Source information -
>>

--- ./design.v ---
module EX_MEM(
    input clk, rst,
    input [15:0] alu_in, d2_in,
    input [2:0] wreg_in,
    input rwrite_in, mreg_in, mread_in, mwrite_in,
    output reg [15:0] alu_out, d2_out,
    output reg [2:0] wreg_out,
    output reg rwrite_out, mreg_out, mread_out, mwrite_out
);
    always @(posedge clk or posedge rst) begin
        if (rst) begin
            {alu_out, d2_out, wreg_out} <= 0;
            {rwrite_out, mreg_out, mread_out, mwrite_out} <= 0;
        end else begin
            alu_out <= alu_in; d2_out <= d2_in; wreg_out <= wreg_in;
            rwrite_out <= rwrite_in; mreg_out <= mreg_in;
            mread_out <= mread_in; mwrite_out <= mwrite_in;
        end
    end
endmodule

<<

Your task - Each line in the material either holds the string "input" or does not. State how many do, and nothing else.

Solution for this problem - 4